Depois de a tempestade Martinho, em março de 2025, ter provocado o colapso de várias espécies arbóreas protegidas, o Jardim da Tapada das Necessidades, em Lisboa, ficou este domingo sem mais uma árvore que caiu na rua do Borja, danificando viaturas estacionadas
As autoridades estão no local e não há registo de vítimas e a totalidade dos danos materiais ainda está por apurar.
Na altura, a queda de um pinheiro centenário provocou a queda de um muro da Tapada. O muro caiu em cima de quatro viaturas estacionadas na zona envolvente. Após uma intensa intervenção de limpeza e estabilização promovida pelas equipas municipais, o jardim acabou por reabrir ao público com condicionamentos parciais em caminhos mais afetados.

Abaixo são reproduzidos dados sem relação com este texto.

===== /design/flow/design.v =====
`timescale 1ns / 1ps
module compare#(
    parameter total_bits = 16,
    parameter Q = 12,
    parameter flag = 1
    )(
    input calculate,
    input [total_bits - 1:0] input1,
    input [total_bits - 1:0] input2,
    output [total_bits - 1:0] comp_op
    );
    wire [total_bits - 1:0] cmp_input1, cmp_input2;  
    reg [total_bits - 1:0] temp;
    assign cmp_input1 = {~input1[total_bits - 1],~input1[total_bits - 2:0] + 1'b1};
    assign cmp_input2 = {~input2[total_bits - 1],~input2[total_bits - 2:0] + 1'b1};
    assign comp_op = calculate ? temp : 'd0;
    always @(*) begin
        if(flag == 0) begin
            temp = input1 + input2; 
        end
        else begin
            if((input1[total_bits - 1] == 0) & (input2[total_bits - 1] == 0)) begin
                temp = (input1 > input2) ? input1 : input2; 
            end
            else if ((input1[total_bits - 1] == 1) & (input2[total_bits - 1] == 1)) begin
                temp = (cmp_input1 > cmp_input2) ? input2 : input1;  
            end
            else if ((input1[total_bits - 1] == 1) & (input2[total_bits - 1] == 0)) begin
                temp = input2;
            end            
            else if ((input1[total_bits - 1] == 0) & (input2[total_bits - 1] == 1)) begin
                temp = input1;
            end
        end
    end
endmodule

===== /design/flow/config.mk =====
export PLATFORM = sky130hd
export DESIGN_NAME = compare
export DESIGN_NICKNAME = compare
export VERILOG_FILES = /design/flow/design.v
export SDC_FILE = /design/flow/constraint.sdc
export NUM_CORES = 4
export LEC_CHECK = 1
export CORE_UTILIZATION = 50

===== /design/flow/constraint.sdc =====
current_design compare

set clk_period 11.8
set clk_io_pct 0.2

create_clock -name clk0 -period $clk_period

set non_clock_inputs [all_inputs -no_clocks]
set_input_delay [expr $clk_period * $clk_io_pct] -clock clk0 $non_clock_inputs
set_output_delay [expr $clk_period * $clk_io_pct] -clock clk0 [all_outputs]
==> ./design.v <==
`timescale 1ns / 1ps
module activation(
    input [31:0] relu_input,
    output [31:0] relu_output
    );
    assign relu_output = (relu_input[31] == 0)? relu_input : 0; 
endmodule
==> ./constraint.sdc <==
current_design activation

set clk_period 1.0
set clk_io_pct 0.2

create_clock -name clk0 -period $clk_period

set non_clock_inputs [all_inputs -no_clocks]
set_input_delay [expr $clk_period * $clk_io_pct] -clock clk0 $non_clock_inputs
set_output_delay [expr $clk_period * $clk_io_pct] -clock clk0 [all_outputs]
### flow/design.v
module FSM2a (
input logic clk,							 
input logic task2a_start,				 
input logic [23:0] SW,					
input logic [7:0] mem_data,			 
input logic master_reset,
output logic [7:0] address_out,		 
output logic [7:0] data_out,			 
output logic write_out,					 
output logic done							 
);
parameter [4:0] IDLE 		= 5'b00000; 	 
parameter [4:0] GET_SI	 	= 5'b00001;		 
parameter [4:0] WAIT1  	   = 5'b00010;		
parameter [4:0] WAIT2		= 5'b00011;	
parameter [4:0] CALC		   = 5'b00100;		 
parameter [4:0] GET_SJ		= 5'b00101;		 
parameter [4:0] WAIT3		= 5'b00110;
parameter [4:0] WAIT4		= 5'b00111;
parameter [4:0] SAVE_JS		= 5'b01000;		 
parameter [4:0] SWAP_JI		= 5'b01001;		 
parameter [4:0] WAIT5		= 5'b01010;
parameter [4:0] WAIT6		= 5'b01011;
parameter [4:0] WAITx		= 5'b10001;
parameter [4:0] SWAP_IJ		= 5'b01100; 	 
parameter [4:0] WAIT7		= 5'b01101;
parameter [4:0] WAIT8		= 5'b01110;
parameter [4:0] WAITy		= 5'b10010;
parameter [4:0] INC			= 5'b01111;		 
parameter [4:0] FINISH		= 5'b10000;
logic [2:0] key_mod;		 
logic [4:0] state;		 
logic [7:0] j_index;		 
logic [7:0] saved_si;	 
logic [7:0] saved_sj; 	 
logic [8:0] i_index; 	 
logic [23:0] scrt_key;	 
assign scrt_key = SW;
always_ff @(posedge clk)
	begin
	if (!task2a_start) begin
					state <= IDLE;
					i_index <= 9'b0_0000_0000;
					j_index <= 8'b0000_0000;
					address_out <= 8'b0000_0000;
					data_out <= 8'b0000_0000;
					write_out <= 1'b0;
					done <= 1'b0;
					end
	else
	 begin
	 case (state) 
	 IDLE:		begin
					state <= GET_SI;
					i_index <= 9'b0_0000_0000;
					j_index <= 8'b0000_0000;
					data_out <= 8'b0000_0000;
					address_out <= 8'b0000_0000;
					write_out <= 1'b0;
					done <= 1'b0;
					end
	 GET_SI:		if (i_index >= 9'b1_0000_0000) begin
					state <= FINISH;
					end 
					else begin
					state <= WAIT1;
					data_out <= 8'b0000_0000;
					address_out <= i_index[7:0];
					write_out <= 1'b0;
					done <= 1'b0;
					end
	 WAIT1:		state <= WAIT2;
	 WAIT2:		begin
					state <= CALC;
					key_mod <= (i_index[7:0])%3;
					end
	 CALC: 		begin
					if (key_mod == 0) begin
								j_index <= (j_index + mem_data + scrt_key[23:16]);
								state <= GET_SJ;
								saved_si <= mem_data;
								end
					else if (key_mod == 1) begin
								j_index <= (j_index + mem_data + scrt_key[15:8]);
								state <= GET_SJ;
								saved_si <= mem_data;
								end
					else begin
								j_index <= (j_index + mem_data + scrt_key[7:0]);
								state <= GET_SJ;
								saved_si <= mem_data;
								end
					end
	 GET_SJ:		begin
					state <= WAIT3;
					data_out <= 8'b0000_0000;
					address_out <= j_index;
					write_out <= 1'b0;
					end
	 WAIT3:		state <= WAIT4;
	 WAIT4:		state <= SAVE_JS;
	 SAVE_JS:	begin
					state <= SWAP_JI;
					saved_sj <= mem_data;
					end
	 SWAP_JI:	begin
					state <= WAIT5;
					address_out <= i_index;
					data_out <= saved_sj;
					write_out <= 1'b1;
					end
	 WAIT5:		state <= WAIT6;
	 WAIT6:		state <= WAITx;
	 WAITx:		state <= SWAP_IJ;
	 SWAP_IJ:	begin
					state <= WAIT7;
					address_out <= j_index;
					data_out <= saved_si;
					write_out <= 1'b1;
					end
	 WAIT7:		state <= WAIT8;
	 WAIT8:		state <= WAITy;
	 WAITy:		state <= INC;
	 INC: 		begin
					state <= GET_SI;
					i_index <= i_index + 1;
					end
	 FINISH:		begin
					if (master_reset == 1'b0) begin
					state <= FINISH;
					data_out <= 8'b0000_0000;
					address_out <= 8'b0000_0000;
					write_out <= 1'b0;
					done <= 1'b1;
					end
					else begin
					state <= IDLE;
					data_out <= 8'b0000_0000;
					address_out <= 8'b0000_0000;
					write_out <= 1'b0;
					done <= 1'b0;
					end
					end
	 default:	begin
					state <= IDLE;
					i_index <= 8'b0000_0000;
					j_index <= 8'b0000_0000;
					saved_si <= 8'b0000_0000;
					saved_sj <= 8'b0000_0000;
					data_out <= 8'b0000_0000;
					address_out <= 8'b0000_0000;
					write_out <= 1'b0;
					done <= 1'b0;
					end
	endcase
	end
	end
endmodule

O impasse político na requalificação de 19 milhões
Apesar da reabertura, a prometida requalificação profunda da Quinta Real das Necessidades continua marcada por avanços e recuos políticos. O megaprojeto de reabilitação, avaliado em cerca de 19,26 milhões de euros e inicialmente financiado pelas receitas da taxa turística, sofreu uma forte reviravolta na governação da Câmara Municipal de Lisboa.
O executivo liderado por Carlos Moedas decidiu afastar a Associação de Turismo de Lisboa (ATL) da execução do plano. O plano tinha sido aprovado no início de 2025. A autarquia avançou com uma proposta para revogar a transferência de verbas para a ATL, decidindo que o próprio município irá assumir diretamente as obras de reabilitação do jardim histórico. A justificação prende-se com a necessidade de alinhar o projeto com uma promoção global do espaço que extravasa as competências turísticas.